Seniors, disabled people climb aboard to buy cheaper prescription drugs in Canada
BRADENTON BEACH – The Rx Express could be the answer to Virginia Neill’s prayers.
The expense-paid, charter-train trip taking patients to Toronto to buy cheaper prescription drugs could help the Bradenton Beach resident keep a roof over her head for a little while longer.
Her monthly drug bill totals $1,200 and Neill, 52, is disabled, uninsured and unable to work because of her complex medical condition, with multiple autoimmune disorders and degenerative joint problems.
She will board the Rx Express in Winter Haven on Monday to join the rail protest against high U.S. drug prices.
Along the way, the train chartered by The Foundation For Taxpayer and Consumer Rights, will pick up other patients and senior citizens in Florida, Georgia, North Carolina, Pennsylvania, New Jersey and New York.
Their trip should net big savings: Passengers on the first Rx Express trip, which ran from San Diego to Vancouver in August, saved passengers an average of $2,000 each on their annual prescription drug bills, the foundation said.
“We are making the trip to Canada to make the point that we shouldn’t have to make a trip Canada to buy drugs,” said Jerry Flanagan, a foundation spokesman. “Our train will be filled with seniors and other patients who can’t afford their prescriptions. Many have to choose between food and drugs.”

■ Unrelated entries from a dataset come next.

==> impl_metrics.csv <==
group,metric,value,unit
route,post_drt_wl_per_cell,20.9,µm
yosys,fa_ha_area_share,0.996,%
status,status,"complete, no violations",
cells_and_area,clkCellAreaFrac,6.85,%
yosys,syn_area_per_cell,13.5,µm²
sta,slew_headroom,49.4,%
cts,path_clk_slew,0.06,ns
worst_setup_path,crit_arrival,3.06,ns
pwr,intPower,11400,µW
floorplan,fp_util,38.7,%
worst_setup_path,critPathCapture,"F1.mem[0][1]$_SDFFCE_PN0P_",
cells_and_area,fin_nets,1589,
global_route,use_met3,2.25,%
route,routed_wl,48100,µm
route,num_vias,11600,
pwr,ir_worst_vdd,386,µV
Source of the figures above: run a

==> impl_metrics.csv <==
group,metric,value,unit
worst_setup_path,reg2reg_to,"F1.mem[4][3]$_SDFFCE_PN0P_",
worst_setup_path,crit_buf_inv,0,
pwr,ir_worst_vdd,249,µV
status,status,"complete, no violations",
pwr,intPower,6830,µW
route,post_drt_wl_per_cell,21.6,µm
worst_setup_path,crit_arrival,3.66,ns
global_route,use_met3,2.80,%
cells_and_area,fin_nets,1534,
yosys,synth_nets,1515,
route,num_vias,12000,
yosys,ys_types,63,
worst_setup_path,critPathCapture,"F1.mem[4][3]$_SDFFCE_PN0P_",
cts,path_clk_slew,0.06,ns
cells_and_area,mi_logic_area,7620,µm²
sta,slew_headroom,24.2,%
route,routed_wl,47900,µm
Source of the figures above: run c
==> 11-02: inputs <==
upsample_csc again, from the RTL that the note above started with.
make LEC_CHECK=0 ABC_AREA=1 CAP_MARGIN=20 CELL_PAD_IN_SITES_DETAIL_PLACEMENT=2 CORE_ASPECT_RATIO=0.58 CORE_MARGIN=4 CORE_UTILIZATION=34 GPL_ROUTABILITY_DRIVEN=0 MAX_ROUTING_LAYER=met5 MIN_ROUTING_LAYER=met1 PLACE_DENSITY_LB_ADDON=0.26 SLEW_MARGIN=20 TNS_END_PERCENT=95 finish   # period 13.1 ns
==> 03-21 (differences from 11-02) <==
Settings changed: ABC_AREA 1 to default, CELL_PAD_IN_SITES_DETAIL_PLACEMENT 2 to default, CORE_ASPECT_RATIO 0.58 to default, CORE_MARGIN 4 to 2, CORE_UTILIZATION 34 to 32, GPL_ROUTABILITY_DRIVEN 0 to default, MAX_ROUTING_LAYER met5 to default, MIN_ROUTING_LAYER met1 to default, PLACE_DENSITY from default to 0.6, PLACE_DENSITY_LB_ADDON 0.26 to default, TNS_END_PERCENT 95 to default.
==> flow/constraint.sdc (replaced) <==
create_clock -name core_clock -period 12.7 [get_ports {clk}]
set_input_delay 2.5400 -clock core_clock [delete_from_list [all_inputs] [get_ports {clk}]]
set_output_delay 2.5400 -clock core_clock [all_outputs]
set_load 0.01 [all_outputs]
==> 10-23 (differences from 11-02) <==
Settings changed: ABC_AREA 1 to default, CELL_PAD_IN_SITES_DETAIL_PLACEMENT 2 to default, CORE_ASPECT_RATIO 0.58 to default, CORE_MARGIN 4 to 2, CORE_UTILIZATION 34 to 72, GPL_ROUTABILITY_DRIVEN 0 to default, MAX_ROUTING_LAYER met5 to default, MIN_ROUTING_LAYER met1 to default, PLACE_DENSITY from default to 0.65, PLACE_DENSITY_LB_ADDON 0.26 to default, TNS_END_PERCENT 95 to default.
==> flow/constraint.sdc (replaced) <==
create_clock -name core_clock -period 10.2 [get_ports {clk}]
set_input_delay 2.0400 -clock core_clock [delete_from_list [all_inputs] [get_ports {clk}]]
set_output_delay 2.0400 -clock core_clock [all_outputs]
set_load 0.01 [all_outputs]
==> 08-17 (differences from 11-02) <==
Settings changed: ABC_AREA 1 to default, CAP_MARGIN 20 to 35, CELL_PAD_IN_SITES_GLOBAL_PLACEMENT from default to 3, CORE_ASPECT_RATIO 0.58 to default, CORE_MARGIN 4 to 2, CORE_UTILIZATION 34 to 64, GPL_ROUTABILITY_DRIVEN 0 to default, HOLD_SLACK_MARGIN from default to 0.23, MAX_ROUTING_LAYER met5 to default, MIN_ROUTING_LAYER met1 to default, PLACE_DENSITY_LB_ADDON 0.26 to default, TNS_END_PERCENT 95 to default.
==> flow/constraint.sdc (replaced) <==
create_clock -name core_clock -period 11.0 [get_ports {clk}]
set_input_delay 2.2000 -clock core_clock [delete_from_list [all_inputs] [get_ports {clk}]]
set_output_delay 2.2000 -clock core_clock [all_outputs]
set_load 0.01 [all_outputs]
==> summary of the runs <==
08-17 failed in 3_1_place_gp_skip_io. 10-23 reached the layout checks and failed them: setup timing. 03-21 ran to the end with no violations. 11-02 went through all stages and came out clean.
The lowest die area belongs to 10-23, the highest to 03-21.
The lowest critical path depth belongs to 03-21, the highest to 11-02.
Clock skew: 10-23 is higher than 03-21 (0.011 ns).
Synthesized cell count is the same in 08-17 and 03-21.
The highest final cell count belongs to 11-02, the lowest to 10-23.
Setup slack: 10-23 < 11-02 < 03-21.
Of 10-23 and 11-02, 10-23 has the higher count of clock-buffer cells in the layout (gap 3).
Setup of job 101:
## SOBEL
module  SOBEL(clk,reset,busy,ready,iaddr,idata,cdata_rd,cdata_wr,caddr_rd,caddr_wr,cwr,crd,csel	);
Size: about 160 flip-flops, about 81 I/O pins.
export LEC_CHECK = 0
export ABC_AREA = 1
export CAP_MARGIN = 20
export CORE_MARGIN = 2
export CORE_UTILIZATION = 72
export CTS_CLUSTER_DIAMETER = 98
export CTS_CLUSTER_SIZE = 70
export PLACE_DENSITY = 0.81
export SLEW_MARGIN = 20
create_clock -name core_clock -period 8.66 [get_ports {clk}]
run.sh (not shown) runs the stock make flow with config.mk's settings and CLKGATE_MAP_FILE=.
No crash in job 101: every stage finished, but the layout fails its final checks due to setup timing.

The foundation hopes its chartered train trips to Canada will catch the attention of President George W. Bush or Sen. John Kerry, perhaps influencing one or both of the presidential candidates to back a bulk-purchase plan similar to Canada’s that would help all citizens, regardless of age, save on prescription medicines.
Flanagan admits it’s a hard sell. Neither candidate has pledged to enact such a program that would allow Americans access to lower drug costs, Flanagan said in a press release.
But he sent out invitations anyway to both presidential tickets.
So far, Kerry and his running mate, Sen. John Edwards, have not said if they will come, but President Bush has declined.
The bulk-purchase plan is not favored by the pharmaceutical industry, which justifies the high cost of drugs in this country to pay for expensive research to put the medicines on market.
The drug industry is also opposed to importation of pharmaceuticals from Canada, according to a position paper written by the Pharmaceutical Research and Manufacturers of America, that says exportation of drugs from Canada carries high risks for patients.
“Although it may sound politically appealing to amend current health and safety laws to allow for such importation of pharmaceuticals,” the position paper states, “doing so presents real risks to patients and provides no guarantee that the imported pharmaceuticals would be cheaper.”
The savings garnered by passengers on the Rx Express appear to refute that statement.
The foundation says that Neill and her fellow travelers can expect savings of up to 60 percent, based on price comparison research.
Neill said she cannot afford to pass up those savings. One month’s supply of Celebrex is $197. She has been told that in Canada she can purchase a three-month supply for $187.
She is hoping for a face-to-face meeting with either Kerry or Bush, but she will be happy to tell her story to either Vice President Cheney or Sen. John Edwards, as well.
Her complex medical problems are detailed in hundreds of medical reports and test results that stretch back more than 23 years. Nonetheless, she has been denied Social Security disability three times. She has appealed, but it will take 12-24 months for her case to reach the courts.
In the meantime, Neill said, she must continue to take her medications and follow her doctors’ orders or else her application for Social Security disability will become void. Should she be denied again, Neill says she may be forced to sell her home and move to Mexico, where living costs are cheaper.
“I should not be forced to leave my country,” Neill said. “I love my country. Two of my children are in the military serving this country. I don’t want to leave, but I have to keep a roof over my head.”
Gale Carter, a friend of Neill’s, lives just a few blocks away in Bradenton Beach.
It was through Carter that Neill found out about the Rx Express. Carter, a former medical social worker, says she tries to help Neill as much as she can.
“She has a lot of medical expense and in this country we don’t have programs to help people like her who fall through the cracks,” said Carter.
Despite the pain the plagues her daily, Neill said she is happy to be selected for the trip to Canada to make a point about America’s broken health care system.
“There’s gotta be hope. Somebody has to reach out and try,” said Neill, who will board the train Monday in Winter Haven. “By all that is holy, I have tried the best I could . . . I can’t do anymore.”